| Exercise instructions |
Return, from the data that follows, each line that holds the word "inverters".

| Working data |

---+---

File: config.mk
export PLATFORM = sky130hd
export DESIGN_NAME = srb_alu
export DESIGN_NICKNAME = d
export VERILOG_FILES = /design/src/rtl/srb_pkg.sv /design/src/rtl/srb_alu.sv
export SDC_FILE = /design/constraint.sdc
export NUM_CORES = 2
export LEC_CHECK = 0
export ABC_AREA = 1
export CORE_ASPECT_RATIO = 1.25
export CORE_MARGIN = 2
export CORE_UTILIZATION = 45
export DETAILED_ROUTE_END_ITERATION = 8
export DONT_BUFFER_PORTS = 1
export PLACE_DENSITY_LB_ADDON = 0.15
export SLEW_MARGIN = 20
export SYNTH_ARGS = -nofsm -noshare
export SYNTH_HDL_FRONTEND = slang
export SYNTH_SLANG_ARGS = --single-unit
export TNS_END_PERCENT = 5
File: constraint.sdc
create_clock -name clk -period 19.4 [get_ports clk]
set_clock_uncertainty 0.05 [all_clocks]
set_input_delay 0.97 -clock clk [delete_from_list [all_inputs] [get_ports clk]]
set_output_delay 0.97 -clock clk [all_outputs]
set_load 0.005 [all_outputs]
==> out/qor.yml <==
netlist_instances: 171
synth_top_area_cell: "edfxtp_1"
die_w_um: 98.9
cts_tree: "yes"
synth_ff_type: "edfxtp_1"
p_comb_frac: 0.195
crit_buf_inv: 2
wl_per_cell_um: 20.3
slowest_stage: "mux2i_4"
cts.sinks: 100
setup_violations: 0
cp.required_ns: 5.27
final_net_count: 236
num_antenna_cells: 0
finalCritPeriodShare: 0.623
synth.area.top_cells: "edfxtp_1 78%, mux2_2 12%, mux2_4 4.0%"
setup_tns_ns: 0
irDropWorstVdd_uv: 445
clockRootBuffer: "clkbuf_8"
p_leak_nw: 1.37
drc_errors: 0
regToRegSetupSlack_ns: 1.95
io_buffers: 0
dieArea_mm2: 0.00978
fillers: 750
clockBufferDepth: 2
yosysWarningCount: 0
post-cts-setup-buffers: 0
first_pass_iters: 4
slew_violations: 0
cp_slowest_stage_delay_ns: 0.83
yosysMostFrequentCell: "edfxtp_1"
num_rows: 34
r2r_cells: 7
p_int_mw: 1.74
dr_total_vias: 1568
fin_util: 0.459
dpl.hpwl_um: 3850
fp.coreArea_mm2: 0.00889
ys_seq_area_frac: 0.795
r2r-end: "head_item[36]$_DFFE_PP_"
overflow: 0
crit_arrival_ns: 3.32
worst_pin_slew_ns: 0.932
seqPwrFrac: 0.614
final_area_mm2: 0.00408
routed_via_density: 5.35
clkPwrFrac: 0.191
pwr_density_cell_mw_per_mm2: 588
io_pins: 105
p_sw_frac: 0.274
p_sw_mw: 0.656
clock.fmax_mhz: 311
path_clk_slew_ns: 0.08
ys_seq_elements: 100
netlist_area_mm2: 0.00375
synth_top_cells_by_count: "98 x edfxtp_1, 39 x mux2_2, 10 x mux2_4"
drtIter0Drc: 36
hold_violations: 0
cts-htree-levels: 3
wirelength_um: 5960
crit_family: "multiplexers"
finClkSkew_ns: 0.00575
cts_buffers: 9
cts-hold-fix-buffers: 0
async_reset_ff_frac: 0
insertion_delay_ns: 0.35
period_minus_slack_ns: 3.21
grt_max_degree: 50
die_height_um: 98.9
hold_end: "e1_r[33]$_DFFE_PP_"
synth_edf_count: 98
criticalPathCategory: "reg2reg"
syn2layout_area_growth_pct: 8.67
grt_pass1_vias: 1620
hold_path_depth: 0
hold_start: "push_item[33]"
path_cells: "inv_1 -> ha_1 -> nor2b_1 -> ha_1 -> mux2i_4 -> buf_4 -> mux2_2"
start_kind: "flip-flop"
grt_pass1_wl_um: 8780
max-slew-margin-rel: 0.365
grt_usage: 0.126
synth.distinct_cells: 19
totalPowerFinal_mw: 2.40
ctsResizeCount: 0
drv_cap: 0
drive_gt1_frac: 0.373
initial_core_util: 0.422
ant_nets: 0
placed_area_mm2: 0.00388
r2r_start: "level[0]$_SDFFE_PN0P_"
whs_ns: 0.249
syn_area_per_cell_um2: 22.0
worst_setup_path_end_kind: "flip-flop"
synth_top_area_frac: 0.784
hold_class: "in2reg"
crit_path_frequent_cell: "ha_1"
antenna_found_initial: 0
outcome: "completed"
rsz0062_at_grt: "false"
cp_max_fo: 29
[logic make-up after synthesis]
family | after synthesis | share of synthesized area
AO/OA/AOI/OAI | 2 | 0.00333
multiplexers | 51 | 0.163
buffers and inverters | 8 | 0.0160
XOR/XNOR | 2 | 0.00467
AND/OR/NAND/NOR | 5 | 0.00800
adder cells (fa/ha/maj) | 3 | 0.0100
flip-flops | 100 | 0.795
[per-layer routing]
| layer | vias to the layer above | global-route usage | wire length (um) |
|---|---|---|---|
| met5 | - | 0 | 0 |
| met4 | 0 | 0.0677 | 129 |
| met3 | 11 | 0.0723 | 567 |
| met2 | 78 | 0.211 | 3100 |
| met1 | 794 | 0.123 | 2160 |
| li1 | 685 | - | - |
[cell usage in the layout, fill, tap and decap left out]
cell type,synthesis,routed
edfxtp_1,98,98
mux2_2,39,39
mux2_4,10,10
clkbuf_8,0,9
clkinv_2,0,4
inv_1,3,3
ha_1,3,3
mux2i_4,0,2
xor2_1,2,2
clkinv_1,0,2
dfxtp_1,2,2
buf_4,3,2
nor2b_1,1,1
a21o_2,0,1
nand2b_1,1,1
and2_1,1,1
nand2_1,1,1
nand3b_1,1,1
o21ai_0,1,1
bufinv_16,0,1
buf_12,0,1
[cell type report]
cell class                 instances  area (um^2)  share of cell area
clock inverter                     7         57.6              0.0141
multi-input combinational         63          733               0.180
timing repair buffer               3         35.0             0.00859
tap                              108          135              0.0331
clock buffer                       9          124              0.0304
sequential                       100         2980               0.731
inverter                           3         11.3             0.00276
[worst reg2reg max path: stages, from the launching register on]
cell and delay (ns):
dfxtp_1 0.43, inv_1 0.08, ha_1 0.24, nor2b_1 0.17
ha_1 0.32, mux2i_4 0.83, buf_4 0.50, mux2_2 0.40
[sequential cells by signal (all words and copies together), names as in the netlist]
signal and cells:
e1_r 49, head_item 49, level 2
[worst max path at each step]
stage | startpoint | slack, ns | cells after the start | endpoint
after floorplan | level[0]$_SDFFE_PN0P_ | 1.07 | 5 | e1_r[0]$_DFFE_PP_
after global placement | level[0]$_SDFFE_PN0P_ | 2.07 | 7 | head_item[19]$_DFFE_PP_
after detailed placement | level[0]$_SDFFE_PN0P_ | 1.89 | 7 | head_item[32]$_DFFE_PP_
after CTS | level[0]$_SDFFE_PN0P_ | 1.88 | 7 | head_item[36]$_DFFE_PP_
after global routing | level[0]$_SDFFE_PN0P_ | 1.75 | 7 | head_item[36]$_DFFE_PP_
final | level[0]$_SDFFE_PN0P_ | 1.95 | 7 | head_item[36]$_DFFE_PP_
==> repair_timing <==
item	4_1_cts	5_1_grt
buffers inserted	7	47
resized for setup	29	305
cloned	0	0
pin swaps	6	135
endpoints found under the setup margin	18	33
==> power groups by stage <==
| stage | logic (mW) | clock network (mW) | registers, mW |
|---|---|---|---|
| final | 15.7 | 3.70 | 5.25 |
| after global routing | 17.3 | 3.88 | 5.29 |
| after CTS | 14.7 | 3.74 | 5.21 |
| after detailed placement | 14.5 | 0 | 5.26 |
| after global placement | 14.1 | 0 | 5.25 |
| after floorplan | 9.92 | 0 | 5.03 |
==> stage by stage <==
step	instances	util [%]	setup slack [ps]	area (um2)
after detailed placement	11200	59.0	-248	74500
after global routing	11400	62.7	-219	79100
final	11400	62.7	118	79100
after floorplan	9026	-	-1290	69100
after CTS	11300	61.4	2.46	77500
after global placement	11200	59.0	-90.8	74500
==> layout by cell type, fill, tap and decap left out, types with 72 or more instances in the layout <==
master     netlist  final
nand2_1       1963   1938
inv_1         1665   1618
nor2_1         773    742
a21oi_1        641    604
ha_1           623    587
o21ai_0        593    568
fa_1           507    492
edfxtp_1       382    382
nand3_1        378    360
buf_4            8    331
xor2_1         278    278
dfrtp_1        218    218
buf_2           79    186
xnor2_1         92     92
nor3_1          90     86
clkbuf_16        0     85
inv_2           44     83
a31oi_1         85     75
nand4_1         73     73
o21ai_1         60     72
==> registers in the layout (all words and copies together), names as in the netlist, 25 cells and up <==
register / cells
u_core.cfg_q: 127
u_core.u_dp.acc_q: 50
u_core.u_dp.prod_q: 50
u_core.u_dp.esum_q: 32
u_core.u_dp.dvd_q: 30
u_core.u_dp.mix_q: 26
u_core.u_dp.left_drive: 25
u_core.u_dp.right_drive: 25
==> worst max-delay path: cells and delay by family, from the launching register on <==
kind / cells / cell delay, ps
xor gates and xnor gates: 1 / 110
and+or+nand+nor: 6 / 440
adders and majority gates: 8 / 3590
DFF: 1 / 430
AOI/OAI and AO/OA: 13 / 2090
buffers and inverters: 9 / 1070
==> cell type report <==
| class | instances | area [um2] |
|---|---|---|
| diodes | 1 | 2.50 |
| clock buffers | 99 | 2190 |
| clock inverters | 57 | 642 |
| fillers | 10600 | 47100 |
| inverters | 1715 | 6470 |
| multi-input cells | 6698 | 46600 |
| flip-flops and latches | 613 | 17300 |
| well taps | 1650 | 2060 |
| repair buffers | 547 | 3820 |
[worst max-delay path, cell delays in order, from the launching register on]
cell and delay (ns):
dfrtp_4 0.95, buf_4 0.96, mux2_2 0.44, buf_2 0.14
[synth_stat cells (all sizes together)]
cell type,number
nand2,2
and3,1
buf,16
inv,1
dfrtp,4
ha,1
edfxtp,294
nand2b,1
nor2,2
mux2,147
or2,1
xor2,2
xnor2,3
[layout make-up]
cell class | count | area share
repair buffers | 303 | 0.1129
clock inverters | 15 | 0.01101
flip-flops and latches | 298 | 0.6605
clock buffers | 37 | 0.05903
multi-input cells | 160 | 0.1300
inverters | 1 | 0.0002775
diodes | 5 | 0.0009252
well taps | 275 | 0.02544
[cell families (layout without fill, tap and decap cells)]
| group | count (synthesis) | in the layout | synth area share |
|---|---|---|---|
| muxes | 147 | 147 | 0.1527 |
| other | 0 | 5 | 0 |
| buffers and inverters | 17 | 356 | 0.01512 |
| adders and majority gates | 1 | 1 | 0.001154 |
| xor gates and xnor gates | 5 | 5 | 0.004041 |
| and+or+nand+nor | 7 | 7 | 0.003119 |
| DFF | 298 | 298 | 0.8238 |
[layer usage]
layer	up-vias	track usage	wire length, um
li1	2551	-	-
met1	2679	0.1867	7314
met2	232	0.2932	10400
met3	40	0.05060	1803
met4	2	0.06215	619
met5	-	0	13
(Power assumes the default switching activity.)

---+---

| Final answer |
buffers and inverters | 8 | 0.0160
buffers and inverters: 9 / 1070
| clock inverters | 57 | 642 |
| inverters | 1715 | 6470 |
clock inverters | 15 | 0.01101
inverters | 1 | 0.0002775
| buffers and inverters | 17 | 356 | 0.01512 |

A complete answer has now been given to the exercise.